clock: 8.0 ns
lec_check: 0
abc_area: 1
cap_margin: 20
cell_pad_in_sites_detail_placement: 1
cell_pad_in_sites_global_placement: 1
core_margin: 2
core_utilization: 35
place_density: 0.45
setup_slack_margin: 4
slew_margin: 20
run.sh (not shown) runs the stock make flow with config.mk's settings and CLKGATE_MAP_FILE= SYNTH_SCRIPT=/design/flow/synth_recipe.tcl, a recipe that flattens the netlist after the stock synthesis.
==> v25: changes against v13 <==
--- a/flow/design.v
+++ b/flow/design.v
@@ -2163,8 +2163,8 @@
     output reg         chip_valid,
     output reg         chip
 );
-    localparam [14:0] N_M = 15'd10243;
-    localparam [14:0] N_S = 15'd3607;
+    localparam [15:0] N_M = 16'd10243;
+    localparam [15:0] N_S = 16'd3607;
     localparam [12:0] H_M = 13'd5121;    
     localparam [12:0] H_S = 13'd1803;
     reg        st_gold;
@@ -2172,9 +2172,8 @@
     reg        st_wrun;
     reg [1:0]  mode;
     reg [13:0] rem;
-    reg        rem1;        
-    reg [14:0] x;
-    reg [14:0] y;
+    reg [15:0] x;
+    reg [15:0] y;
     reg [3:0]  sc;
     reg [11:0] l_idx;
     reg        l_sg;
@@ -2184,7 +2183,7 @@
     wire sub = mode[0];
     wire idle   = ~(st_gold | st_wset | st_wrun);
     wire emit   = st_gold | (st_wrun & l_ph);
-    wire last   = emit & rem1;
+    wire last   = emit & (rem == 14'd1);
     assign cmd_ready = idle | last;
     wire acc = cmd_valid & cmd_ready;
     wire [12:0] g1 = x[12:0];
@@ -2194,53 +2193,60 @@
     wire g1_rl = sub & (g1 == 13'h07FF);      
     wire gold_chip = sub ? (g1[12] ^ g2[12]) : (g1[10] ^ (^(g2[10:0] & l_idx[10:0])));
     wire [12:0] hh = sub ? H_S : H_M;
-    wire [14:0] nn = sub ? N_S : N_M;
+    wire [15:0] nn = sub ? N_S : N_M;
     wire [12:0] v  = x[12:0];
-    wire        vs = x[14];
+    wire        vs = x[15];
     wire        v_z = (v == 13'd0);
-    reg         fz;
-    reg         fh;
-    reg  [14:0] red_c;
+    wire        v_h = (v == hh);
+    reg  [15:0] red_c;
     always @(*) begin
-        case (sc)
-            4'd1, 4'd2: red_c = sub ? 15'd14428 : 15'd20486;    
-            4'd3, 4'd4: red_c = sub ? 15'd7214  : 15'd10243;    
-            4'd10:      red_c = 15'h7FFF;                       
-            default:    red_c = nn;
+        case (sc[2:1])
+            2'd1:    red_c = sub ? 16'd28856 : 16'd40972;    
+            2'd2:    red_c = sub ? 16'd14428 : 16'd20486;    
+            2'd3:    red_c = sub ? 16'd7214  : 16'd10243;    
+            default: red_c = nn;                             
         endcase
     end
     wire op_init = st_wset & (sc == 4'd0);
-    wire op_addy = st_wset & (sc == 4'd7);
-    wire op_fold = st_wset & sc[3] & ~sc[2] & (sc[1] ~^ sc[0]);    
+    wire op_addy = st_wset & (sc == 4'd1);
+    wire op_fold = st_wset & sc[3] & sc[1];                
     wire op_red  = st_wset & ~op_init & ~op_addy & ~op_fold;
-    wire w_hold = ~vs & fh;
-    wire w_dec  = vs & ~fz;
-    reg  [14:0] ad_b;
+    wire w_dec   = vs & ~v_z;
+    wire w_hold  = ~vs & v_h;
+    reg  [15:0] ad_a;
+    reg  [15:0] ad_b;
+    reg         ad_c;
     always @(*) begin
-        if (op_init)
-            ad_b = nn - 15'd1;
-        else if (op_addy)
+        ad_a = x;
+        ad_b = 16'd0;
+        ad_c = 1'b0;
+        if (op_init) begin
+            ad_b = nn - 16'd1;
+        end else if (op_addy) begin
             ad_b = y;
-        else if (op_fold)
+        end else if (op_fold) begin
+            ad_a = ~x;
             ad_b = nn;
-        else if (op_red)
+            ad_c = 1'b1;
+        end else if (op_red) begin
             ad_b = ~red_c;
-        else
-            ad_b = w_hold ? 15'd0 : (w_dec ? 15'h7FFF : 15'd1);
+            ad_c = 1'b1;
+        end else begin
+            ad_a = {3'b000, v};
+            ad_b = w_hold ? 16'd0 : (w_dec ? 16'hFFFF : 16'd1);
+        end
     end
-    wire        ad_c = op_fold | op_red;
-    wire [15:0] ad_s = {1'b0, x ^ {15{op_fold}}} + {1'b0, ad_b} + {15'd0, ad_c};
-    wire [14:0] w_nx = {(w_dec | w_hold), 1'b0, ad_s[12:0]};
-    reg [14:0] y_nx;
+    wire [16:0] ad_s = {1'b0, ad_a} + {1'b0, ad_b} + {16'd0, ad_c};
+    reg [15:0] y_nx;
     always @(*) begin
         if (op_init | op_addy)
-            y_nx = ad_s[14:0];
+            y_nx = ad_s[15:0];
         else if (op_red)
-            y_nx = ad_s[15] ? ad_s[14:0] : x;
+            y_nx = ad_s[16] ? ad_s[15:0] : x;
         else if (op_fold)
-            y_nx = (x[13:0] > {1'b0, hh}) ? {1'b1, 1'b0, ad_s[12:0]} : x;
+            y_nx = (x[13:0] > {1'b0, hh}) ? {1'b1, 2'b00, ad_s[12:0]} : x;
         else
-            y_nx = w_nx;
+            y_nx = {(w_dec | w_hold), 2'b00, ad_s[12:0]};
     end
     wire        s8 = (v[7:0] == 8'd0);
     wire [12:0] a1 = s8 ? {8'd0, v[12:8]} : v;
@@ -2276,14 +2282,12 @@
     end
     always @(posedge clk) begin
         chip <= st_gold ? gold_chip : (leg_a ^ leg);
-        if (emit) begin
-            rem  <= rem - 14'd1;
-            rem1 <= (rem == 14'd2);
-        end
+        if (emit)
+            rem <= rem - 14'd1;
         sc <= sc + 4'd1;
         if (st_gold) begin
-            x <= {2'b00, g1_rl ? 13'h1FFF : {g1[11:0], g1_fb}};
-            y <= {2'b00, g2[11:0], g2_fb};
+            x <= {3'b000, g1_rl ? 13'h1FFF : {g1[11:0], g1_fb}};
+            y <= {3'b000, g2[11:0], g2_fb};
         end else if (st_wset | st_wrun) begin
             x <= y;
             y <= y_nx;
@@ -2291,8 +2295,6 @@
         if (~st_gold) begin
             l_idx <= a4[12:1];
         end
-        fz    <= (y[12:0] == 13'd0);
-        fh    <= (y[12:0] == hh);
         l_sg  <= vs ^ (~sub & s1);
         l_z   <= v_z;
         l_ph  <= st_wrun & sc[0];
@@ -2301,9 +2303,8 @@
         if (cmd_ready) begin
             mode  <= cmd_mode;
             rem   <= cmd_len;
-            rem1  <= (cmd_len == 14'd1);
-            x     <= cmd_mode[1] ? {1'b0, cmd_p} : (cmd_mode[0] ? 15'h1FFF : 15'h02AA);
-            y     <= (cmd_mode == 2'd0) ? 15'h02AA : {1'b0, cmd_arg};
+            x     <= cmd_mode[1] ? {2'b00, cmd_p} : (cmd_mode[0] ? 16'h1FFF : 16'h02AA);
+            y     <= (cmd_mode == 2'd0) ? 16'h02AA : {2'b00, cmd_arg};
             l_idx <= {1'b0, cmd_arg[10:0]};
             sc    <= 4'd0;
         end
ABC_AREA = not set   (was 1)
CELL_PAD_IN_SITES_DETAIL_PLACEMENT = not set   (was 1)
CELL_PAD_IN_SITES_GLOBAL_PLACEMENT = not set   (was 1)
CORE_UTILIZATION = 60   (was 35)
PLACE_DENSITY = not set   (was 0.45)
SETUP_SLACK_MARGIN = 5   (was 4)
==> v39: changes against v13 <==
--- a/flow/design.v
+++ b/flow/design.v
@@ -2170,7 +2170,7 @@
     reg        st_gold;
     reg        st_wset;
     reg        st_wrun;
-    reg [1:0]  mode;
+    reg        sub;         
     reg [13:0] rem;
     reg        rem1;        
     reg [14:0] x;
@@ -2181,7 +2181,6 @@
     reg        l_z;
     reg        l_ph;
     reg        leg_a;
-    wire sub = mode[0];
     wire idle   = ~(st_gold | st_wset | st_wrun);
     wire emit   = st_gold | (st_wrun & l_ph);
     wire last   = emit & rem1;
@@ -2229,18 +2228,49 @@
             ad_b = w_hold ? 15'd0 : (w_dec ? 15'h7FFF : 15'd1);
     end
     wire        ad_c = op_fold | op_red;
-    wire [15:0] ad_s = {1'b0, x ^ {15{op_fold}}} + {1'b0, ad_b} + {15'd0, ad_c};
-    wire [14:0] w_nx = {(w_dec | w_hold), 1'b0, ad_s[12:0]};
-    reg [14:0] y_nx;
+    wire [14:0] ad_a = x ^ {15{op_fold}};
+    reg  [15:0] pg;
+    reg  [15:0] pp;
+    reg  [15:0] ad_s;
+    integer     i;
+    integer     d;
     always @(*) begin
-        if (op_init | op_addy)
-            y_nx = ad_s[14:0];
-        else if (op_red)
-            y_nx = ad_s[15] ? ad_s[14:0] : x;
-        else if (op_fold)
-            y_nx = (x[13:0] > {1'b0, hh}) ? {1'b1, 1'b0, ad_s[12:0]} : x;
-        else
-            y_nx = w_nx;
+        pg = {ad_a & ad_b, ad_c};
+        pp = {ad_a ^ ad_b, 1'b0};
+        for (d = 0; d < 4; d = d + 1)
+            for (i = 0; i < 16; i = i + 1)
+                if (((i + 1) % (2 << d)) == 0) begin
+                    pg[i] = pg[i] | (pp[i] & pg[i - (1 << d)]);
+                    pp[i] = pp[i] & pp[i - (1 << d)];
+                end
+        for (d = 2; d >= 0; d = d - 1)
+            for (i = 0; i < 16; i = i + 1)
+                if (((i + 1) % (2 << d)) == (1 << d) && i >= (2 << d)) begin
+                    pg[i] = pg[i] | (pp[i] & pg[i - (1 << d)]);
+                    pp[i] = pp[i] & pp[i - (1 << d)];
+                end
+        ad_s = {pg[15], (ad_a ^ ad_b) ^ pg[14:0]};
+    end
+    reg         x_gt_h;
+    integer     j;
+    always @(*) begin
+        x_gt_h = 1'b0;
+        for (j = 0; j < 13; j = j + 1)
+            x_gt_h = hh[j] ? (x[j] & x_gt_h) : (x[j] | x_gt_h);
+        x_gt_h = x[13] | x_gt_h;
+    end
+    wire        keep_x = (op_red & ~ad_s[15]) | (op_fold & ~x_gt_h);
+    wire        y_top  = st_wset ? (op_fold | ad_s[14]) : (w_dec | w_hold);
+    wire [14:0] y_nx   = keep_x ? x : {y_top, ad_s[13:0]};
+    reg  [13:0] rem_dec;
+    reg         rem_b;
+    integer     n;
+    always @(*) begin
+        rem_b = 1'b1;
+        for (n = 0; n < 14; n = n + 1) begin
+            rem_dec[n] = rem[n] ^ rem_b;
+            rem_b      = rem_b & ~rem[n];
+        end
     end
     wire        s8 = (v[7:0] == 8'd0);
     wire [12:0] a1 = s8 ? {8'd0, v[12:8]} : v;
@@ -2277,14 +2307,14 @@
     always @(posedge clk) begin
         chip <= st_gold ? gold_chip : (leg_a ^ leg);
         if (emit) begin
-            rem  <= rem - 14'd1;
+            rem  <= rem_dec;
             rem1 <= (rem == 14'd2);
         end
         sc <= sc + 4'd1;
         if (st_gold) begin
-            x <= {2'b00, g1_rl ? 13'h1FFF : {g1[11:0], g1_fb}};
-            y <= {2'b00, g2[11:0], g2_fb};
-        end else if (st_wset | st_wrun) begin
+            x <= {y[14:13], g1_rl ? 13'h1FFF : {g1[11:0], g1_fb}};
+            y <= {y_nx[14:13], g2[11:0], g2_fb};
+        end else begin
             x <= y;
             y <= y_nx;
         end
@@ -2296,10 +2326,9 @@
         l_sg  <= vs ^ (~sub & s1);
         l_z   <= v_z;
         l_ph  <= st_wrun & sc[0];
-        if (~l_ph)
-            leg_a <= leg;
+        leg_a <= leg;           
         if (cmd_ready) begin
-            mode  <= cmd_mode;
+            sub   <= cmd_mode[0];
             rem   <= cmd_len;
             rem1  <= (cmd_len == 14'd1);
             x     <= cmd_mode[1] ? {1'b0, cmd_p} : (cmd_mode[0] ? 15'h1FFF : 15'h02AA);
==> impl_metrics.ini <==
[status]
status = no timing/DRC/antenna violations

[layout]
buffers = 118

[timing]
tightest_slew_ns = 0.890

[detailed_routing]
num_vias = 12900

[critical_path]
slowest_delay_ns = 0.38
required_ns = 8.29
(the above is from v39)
Source: an optimization exercise on an open RTL-to-GDS flow (aim: a short achievable clock period and few clock cycles). Production flows keep margins and buffers that such runs may drop.
The RTL was checked by simulation tests, not by an equivalence proof against the original design.
Power and IR drop assume default switching activity.

==> flow/design.v (outline; a module is shown in full before it is edited, if it fits) <==
// module gcif_mixh: 9 lines
// module gcif_csm_c1: 311 lines
// module gcif_csm_c2: 322 lines
// module gcif_csm_c3: 316 lines
// module gcif_csm_c4: 362 lines
// module gcif_csm_c4i: 271 lines
// module gcif_br: 528 lines
module gcif_br #(
    parameter [31:0] HEAD_MAGIC = 32'h11223344,
    parameter [31:0] HEAD_SEED  = 32'h00000001,
    parameter [31:0] DATA_SEED  = 32'h00000002
) (
    input  wire        clk,
    input  wire        rst,
    input  wire        cmd_valid,
    output wire        cmd_ready,
    input  wire [39:0] cmd_data,
    output reg         rsp_valid,
    output reg  [39:0] rsp_data,
    output reg         mem_req,
    output wire [29:0] mem_addr,
    input  wire        mem_ready,
    input  wire [31:0] mem_rdata,
    output wire [31:0] tbl_id,
    output wire [15:0] tbl_code,
    input  wire [15:0] tbl_sym,
    input  wire [4:0]  tbl_len
);
  // ...
==> flow/flow/run.sh <==
#!/bin/bash
set -euo pipefail

PLATFORM_DONT_USE="sky130_fd_sc_hd__probe_p_8 sky130_fd_sc_hd__probec_p_8 sky130_fd_sc_hd__lpflow_bleeder_1 sky130_fd_sc_hd__lpflow_clkbufkapwr_1 sky130_fd_sc_hd__lpflow_clkbufkapwr_16 sky130_fd_sc_hd__lpflow_clkbufkapwr_2 sky130_fd_sc_hd__lpflow_clkbufkapwr_4 sky130_fd_sc_hd__lpflow_clkbufkapwr_8 sky130_fd_sc_hd__lpflow_clkinvkapwr_1 sky130_fd_sc_hd__lpflow_clkinvkapwr_16 sky130_fd_sc_hd__lpflow_clkinvkapwr_2 sky130_fd_sc_hd__lpflow_clkinvkapwr_4 sky130_fd_sc_hd__lpflow_clkinvkapwr_8 sky130_fd_sc_hd__lpflow_decapkapwr_12 sky130_fd_sc_hd__lpflow_decapkapwr_3 sky130_fd_sc_hd__lpflow_decapkapwr_4 sky130_fd_sc_hd__lpflow_decapkapwr_6 sky130_fd_sc_hd__lpflow_decapkapwr_8 sky130_fd_sc_hd__lpflow_inputiso0n_1 sky130_fd_sc_hd__lpflow_inputiso0p_1 sky130_fd_sc_hd__lpflow_inputiso1n_1 sky130_fd_sc_hd__lpflow_inputiso1p_1 sky130_fd_sc_hd__lpflow_inputisolatch_1 sky130_fd_sc_hd__lpflow_isobufsrc_1 sky130_fd_sc_hd__lpflow_isobufsrc_16 sky130_fd_sc_hd__lpflow_isobufsrc_2 sky130_fd_sc_hd__lpflow_isobufsrc_4 sky130_fd_sc_hd__lpflow_isobufsrc_8 sky130_fd_sc_hd__lpflow_isobufsrckapwr_16 sky130_fd_sc_hd__lpflow_lsbuf_lh_hl_isowell_tap_1 sky130_fd_sc_hd__lpflow_lsbuf_lh_hl_isowell_tap_2 sky130_fd_sc_hd__lpflow_lsbuf_lh_hl_isowell_tap_4 sky130_fd_sc_hd__lpflow_lsbuf_lh_isowell_4 sky130_fd_sc_hd__lpflow_lsbuf_lh_isowell_tap_1 sky130_fd_sc_hd__lpflow_lsbuf_lh_isowell_tap_2 sky130_fd_sc_hd__lpflow_lsbuf_lh_isowell_tap_4"
DELAY_CELLS="sky130_fd_sc_hd__clkdlybuf4s15_1 sky130_fd_sc_hd__clkdlybuf4s15_2 sky130_fd_sc_hd__clkdlybuf4s18_1 sky130_fd_sc_hd__clkdlybuf4s18_2 sky130_fd_sc_hd__clkdlybuf4s25_1 sky130_fd_sc_hd__clkdlybuf4s25_2 sky130_fd_sc_hd__clkdlybuf4s50_1 sky130_fd_sc_hd__clkdlybuf4s50_2 sky130_fd_sc_hd__dlygate4sd1_1 sky130_fd_sc_hd__dlygate4sd2_1 sky130_fd_sc_hd__dlygate4sd3_1 sky130_fd_sc_hd__dlymetal6s2s_1 sky130_fd_sc_hd__dlymetal6s4s_1 sky130_fd_sc_hd__dlymetal6s6s_1"

bash standard.sh synth > synth.log 2>&1
bash standard.sh \
  DONT_USE_CELLS="$PLATFORM_DONT_USE $DELAY_CELLS" \
  BUFFER_PORTS_ARGS="-buffer_cell sky130_fd_sc_hd__buf_4" \
  finish > layout.log 2>&1
==> flow/standard.sh <==
#!/bin/bash
# synth_recipe.tcl (not shown) runs the flow's synth.tcl, then flattens the netlist and writes it again
# the make line also repeats each setting of config.mk as NAME=value (left out here)
make -C /OpenROAD-flow-scripts/flow DESIGN_CONFIG=/design/flow/config.mk WORK_HOME=/design/flow/orfs CLKGATE_MAP_FILE= SYNTH_SCRIPT=/design/flow/synth_recipe.tcl "${@:-finish}"
==> flow/config.mk <==
export PLATFORM = sky130hd
export DESIGN_NAME = gcif_br
export DESIGN_NICKNAME = gcif_br
export VERILOG_FILES = /design/flow/design.v
export SDC_FILE = /design/flow/constraint.sdc
export NUM_CORES = 4
export LEC_CHECK = 0
export CAP_MARGIN = 80
export CORE_MARGIN = 2
export CORE_UTILIZATION = 40
export SLEW_MARGIN = 80
==> flow/constraint.sdc <==
create_clock -name core_clock -period 20.0 [get_ports {clk}]
set_input_delay 4.0000 -clock core_clock [delete_from_list [all_inputs] [get_ports {clk}]]
set_output_delay 4.0000 -clock core_clock [all_outputs]
set_load 0.01 [all_outputs]
This design comes from an exercise in tuning for small area on the open sky130 flow, not from production work.
Function was checked by simulation only, so behaviour that the tests miss may differ from the original.

Setup of v26:
// vig_permcore
module vig_permcore (
    input  wire       clk,
    input  wire       rst,         
    input  wire       in_valid,
    input  wire [1:0] in_op,       
    input  wire [7:0] in_data,
    input  wire [7:0] in_key,
    output wire       in_ready,
    output reg        out_valid,
    output wire [7:0] out_data,
    input  wire       out_ready,
    output reg        pvalid
);
clock: 55.0 ns
lec_check: 0
abc_area: 1
cap_margin: 20
core_margin: 2
core_utilization: 50
place_density: 0.65
slew_margin: 20
standard.sh (not shown) runs the stock make flow with config.mk's settings and CLKGATE_MAP_FILE= SYNTH_SCRIPT=/design/flow/synth_recipe.tcl, a recipe that flattens the netlist after the stock synthesis.
==> flow/flow/run.sh <==
#!/bin/bash
# Own layout flow: the standard synthesis unchanged, then the standard layout with
# smaller port buffers and a clock tree of small buffers without dummy loads.
set -euo pipefail
bash standard.sh synth > synth.log 2>&1
bash standard.sh finish \
  BUFFER_PORTS_ARGS="-buffer_cell sky130_fd_sc_hd__buf_1" \
  CTS_ARGS="-sink_clustering_enable -repair_clock_nets -dont_use_dummy_load -buf_list {sky130_fd_sc_hd__clkbuf_4 sky130_fd_sc_hd__clkbuf_8}" \
  > layout.log 2>&1
What v15 does differently from v26 at the input level:
- a deleted ABC_AREA that had been 1
Notes after the runs:
Both conditions hold for v15: the flow ran to the end and the final layout passed the timing, design-rule and antenna checks. v15 vs v26 — cell count of the worst reg-to-reg path dropped by a few percent. Compared with v26, v15 shows a area occupied by multi-input gates that is 320 sq um higher. Delta (v15 minus v26): total placed instance area saw an increase, buffering overhead increased by 0.43 points relative to the old numbers, data required time at the worst endpoint fell 0.02 ns. Delta (v15 minus v26): clock-buffer cell count about even, sequential share of the synthesized area fell 0.16 points, per-cell via count in the routed design rose 0.21, combined global-route utilization of all metal layers fell 0.99 points, global-route wire length before repair fell 950 um.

Exercise prompt.
Whenever a line includes the word "status", pull it out of the entries.

Your solution.
[status]
status = no timing/DRC/antenna violations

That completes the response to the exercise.